◆ **EXERCISE DETAILS**
From the entries below, pull out each line where "bits" appears.

◆ **EXTRACTED RECORDS**
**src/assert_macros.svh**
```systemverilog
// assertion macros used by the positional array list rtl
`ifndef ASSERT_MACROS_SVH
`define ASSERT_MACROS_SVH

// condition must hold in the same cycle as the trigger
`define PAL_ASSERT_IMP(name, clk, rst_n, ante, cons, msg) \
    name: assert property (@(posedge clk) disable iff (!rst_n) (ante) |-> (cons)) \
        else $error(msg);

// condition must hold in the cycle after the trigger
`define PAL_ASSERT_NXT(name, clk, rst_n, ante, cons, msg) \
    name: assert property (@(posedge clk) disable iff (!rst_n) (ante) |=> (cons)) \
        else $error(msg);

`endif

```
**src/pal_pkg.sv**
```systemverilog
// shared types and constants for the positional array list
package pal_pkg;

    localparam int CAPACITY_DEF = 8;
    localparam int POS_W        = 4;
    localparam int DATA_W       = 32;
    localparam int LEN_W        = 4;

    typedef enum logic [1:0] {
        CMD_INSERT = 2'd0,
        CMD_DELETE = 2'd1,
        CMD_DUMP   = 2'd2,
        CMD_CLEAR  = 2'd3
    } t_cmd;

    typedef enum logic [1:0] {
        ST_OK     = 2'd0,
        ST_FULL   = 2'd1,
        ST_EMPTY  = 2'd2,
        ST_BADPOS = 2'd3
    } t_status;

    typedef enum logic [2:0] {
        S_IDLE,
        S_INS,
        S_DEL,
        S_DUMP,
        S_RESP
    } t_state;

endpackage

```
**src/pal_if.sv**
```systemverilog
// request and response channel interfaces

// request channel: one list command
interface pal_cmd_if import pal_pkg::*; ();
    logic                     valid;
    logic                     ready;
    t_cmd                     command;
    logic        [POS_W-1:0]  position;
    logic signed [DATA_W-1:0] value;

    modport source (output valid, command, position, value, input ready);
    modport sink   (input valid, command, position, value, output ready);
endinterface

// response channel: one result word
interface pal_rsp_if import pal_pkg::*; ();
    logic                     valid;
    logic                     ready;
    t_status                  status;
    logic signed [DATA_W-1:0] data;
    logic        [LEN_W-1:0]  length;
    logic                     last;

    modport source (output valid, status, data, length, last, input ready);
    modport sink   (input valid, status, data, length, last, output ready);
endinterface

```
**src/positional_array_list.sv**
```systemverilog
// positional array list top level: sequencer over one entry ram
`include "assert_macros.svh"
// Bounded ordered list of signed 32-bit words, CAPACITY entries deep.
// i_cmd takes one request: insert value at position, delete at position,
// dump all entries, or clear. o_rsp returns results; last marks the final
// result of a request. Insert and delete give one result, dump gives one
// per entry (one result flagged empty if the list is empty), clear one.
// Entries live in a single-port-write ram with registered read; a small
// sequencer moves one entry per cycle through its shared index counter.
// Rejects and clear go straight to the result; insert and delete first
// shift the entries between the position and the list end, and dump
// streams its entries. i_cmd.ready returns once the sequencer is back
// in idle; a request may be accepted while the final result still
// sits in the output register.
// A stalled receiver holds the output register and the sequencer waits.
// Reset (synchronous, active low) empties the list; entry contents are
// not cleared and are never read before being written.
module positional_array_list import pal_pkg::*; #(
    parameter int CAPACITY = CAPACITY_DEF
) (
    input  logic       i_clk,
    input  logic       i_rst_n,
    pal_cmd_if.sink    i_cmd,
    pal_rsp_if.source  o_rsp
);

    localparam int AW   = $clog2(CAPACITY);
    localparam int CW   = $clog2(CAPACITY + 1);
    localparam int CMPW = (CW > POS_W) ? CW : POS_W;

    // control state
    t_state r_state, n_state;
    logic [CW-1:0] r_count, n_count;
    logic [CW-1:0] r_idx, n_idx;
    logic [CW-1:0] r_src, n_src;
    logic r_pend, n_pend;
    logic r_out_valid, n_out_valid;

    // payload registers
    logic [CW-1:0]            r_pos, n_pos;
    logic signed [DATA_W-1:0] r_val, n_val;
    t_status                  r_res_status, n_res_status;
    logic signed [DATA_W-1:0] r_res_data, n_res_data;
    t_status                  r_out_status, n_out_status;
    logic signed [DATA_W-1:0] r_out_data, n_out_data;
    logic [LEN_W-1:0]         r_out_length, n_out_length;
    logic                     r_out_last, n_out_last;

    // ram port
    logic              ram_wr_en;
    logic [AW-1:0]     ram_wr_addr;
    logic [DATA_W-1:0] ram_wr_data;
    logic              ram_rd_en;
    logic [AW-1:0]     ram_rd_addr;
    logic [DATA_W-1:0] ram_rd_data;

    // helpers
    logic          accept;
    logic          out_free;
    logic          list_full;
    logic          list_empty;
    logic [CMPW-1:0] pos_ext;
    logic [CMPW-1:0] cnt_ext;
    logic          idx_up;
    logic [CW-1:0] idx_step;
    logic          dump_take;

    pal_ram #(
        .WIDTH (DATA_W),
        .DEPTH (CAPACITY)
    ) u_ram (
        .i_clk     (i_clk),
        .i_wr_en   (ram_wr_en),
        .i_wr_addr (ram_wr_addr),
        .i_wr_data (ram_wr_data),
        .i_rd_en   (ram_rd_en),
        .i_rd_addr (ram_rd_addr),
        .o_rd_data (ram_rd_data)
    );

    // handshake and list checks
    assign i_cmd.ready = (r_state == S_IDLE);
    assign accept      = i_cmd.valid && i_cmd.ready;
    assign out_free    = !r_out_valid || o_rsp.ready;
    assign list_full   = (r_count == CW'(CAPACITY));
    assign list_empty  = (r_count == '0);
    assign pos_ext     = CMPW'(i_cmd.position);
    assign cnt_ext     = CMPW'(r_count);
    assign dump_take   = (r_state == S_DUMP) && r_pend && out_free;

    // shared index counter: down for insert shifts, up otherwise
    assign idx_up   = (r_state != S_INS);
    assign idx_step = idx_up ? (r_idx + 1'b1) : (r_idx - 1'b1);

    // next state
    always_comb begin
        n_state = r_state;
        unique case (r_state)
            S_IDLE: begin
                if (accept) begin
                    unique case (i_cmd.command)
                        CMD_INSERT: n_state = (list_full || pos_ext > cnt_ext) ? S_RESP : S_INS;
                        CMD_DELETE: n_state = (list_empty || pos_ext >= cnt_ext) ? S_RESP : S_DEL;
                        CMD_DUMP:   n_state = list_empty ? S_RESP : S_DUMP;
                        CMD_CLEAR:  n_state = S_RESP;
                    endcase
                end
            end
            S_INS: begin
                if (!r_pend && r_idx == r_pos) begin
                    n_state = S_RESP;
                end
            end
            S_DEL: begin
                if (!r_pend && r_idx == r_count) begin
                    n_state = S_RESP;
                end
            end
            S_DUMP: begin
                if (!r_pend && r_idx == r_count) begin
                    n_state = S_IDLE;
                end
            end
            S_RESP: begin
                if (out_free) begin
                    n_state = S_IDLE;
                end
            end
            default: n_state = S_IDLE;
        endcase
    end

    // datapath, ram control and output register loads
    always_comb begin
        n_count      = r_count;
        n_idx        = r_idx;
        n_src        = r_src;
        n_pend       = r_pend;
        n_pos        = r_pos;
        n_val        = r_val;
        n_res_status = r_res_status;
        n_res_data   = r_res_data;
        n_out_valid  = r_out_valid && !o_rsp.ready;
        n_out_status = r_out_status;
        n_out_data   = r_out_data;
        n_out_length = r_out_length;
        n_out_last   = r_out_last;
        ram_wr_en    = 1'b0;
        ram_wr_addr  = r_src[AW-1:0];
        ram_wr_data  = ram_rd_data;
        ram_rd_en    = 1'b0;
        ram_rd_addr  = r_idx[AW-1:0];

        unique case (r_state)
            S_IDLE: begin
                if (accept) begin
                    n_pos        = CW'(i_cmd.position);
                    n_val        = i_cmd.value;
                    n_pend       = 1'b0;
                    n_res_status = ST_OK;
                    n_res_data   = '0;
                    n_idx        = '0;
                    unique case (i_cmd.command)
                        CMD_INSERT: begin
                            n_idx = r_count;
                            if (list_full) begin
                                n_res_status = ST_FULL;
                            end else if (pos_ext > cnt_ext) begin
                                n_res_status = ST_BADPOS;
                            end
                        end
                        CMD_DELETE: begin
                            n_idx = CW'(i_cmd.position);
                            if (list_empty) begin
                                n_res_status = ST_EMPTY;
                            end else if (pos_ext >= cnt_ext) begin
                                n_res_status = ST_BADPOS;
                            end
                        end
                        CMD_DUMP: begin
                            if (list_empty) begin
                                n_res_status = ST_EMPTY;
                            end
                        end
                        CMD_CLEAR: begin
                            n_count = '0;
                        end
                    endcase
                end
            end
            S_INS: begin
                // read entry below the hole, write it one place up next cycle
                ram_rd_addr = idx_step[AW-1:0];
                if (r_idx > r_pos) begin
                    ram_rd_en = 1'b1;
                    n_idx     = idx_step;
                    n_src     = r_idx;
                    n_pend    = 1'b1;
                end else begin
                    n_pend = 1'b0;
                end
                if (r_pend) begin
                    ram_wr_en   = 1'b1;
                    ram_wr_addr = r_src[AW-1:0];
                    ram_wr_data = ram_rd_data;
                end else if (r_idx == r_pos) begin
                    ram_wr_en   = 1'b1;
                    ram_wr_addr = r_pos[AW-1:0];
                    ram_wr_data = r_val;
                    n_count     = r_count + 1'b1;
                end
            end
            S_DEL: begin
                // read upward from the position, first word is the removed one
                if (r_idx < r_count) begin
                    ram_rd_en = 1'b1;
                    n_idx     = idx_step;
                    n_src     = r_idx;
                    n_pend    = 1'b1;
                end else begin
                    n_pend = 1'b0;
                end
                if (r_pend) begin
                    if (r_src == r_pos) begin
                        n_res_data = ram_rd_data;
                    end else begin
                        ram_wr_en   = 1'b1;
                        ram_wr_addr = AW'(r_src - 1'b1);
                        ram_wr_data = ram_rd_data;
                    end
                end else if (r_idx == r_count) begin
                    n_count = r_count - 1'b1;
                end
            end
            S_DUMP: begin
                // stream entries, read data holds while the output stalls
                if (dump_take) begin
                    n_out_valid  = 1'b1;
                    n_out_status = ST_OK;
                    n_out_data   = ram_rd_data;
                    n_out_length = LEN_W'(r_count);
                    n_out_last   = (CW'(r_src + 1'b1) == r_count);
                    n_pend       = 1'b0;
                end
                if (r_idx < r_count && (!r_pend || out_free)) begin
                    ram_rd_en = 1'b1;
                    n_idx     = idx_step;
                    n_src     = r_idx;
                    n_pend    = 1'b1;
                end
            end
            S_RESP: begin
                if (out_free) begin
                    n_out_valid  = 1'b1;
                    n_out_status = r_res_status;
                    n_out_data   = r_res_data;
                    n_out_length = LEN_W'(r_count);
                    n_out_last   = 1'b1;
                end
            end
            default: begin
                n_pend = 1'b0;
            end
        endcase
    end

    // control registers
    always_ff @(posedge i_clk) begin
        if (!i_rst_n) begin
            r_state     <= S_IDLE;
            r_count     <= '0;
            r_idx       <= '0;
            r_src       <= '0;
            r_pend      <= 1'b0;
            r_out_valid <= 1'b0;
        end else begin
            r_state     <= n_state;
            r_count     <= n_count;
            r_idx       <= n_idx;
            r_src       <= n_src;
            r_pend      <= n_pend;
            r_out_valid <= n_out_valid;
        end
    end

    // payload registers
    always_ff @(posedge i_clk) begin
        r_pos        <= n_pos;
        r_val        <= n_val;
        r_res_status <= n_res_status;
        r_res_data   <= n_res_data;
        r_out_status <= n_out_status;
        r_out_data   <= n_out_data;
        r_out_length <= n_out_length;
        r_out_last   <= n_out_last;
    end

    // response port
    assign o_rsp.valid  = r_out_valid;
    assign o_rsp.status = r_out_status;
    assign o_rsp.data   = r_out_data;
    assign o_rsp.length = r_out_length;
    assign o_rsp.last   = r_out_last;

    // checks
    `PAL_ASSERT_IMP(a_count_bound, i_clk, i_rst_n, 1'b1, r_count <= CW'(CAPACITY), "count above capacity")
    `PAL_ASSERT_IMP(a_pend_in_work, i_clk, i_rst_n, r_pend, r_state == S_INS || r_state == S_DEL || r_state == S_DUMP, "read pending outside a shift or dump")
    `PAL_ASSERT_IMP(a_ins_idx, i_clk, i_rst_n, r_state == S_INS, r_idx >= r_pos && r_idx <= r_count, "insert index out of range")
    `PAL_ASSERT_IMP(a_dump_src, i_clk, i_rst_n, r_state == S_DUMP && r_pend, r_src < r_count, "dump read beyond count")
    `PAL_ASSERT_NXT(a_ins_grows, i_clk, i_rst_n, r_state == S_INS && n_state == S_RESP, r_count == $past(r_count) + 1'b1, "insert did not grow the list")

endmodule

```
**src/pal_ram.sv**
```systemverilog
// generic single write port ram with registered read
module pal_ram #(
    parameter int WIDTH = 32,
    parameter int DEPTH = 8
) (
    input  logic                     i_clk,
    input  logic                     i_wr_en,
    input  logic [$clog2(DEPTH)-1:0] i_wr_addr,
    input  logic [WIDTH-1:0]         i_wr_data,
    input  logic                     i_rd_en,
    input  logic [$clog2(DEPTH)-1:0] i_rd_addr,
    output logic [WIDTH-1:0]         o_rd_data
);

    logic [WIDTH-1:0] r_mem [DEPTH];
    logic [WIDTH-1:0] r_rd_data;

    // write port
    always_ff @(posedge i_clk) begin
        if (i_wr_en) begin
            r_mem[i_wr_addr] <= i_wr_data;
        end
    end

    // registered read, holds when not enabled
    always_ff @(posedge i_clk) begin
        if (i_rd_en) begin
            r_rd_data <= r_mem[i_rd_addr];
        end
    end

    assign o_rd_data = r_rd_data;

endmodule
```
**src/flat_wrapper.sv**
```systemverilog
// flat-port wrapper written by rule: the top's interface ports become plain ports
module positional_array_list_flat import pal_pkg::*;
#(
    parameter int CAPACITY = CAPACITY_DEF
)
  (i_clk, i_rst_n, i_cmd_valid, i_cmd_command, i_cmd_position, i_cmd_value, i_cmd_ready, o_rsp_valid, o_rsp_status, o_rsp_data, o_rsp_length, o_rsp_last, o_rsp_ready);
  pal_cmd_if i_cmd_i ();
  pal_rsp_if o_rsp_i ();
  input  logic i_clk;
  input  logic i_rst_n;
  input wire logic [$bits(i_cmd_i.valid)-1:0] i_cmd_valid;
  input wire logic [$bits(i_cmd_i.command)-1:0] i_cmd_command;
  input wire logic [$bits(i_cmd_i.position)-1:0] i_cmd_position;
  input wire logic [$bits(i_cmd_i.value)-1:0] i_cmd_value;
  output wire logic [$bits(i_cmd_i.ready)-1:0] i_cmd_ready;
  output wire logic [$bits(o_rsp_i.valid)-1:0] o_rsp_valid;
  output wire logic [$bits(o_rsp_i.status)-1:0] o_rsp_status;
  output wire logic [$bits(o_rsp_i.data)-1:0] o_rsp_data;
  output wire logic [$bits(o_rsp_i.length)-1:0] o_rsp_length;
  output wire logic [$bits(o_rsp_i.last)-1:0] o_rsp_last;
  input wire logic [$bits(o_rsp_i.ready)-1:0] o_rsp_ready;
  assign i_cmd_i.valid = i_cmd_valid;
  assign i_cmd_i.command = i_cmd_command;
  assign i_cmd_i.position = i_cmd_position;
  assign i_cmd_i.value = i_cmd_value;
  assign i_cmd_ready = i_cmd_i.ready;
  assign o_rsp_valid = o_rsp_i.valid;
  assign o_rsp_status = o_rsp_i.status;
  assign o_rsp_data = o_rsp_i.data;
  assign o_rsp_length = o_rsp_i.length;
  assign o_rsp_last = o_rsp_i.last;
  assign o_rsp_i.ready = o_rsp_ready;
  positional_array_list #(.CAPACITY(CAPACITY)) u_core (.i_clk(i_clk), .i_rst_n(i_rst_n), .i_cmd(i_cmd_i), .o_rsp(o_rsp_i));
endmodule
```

◆ **WRITTEN SOLUTION**
  input wire logic [$bits(i_cmd_i.valid)-1:0] i_cmd_valid;
  input wire logic [$bits(i_cmd_i.command)-1:0] i_cmd_command;
  input wire logic [$bits(i_cmd_i.position)-1:0] i_cmd_position;
  input wire logic [$bits(i_cmd_i.value)-1:0] i_cmd_value;
  output wire logic [$bits(i_cmd_i.ready)-1:0] i_cmd_ready;
  output wire logic [$bits(o_rsp_i.valid)-1:0] o_rsp_valid;
  output wire logic [$bits(o_rsp_i.status)-1:0] o_rsp_status;
  output wire logic [$bits(o_rsp_i.data)-1:0] o_rsp_data;
  output wire logic [$bits(o_rsp_i.length)-1:0] o_rsp_length;
  output wire logic [$bits(o_rsp_i.last)-1:0] o_rsp_last;
  input wire logic [$bits(o_rsp_i.ready)-1:0] o_rsp_ready;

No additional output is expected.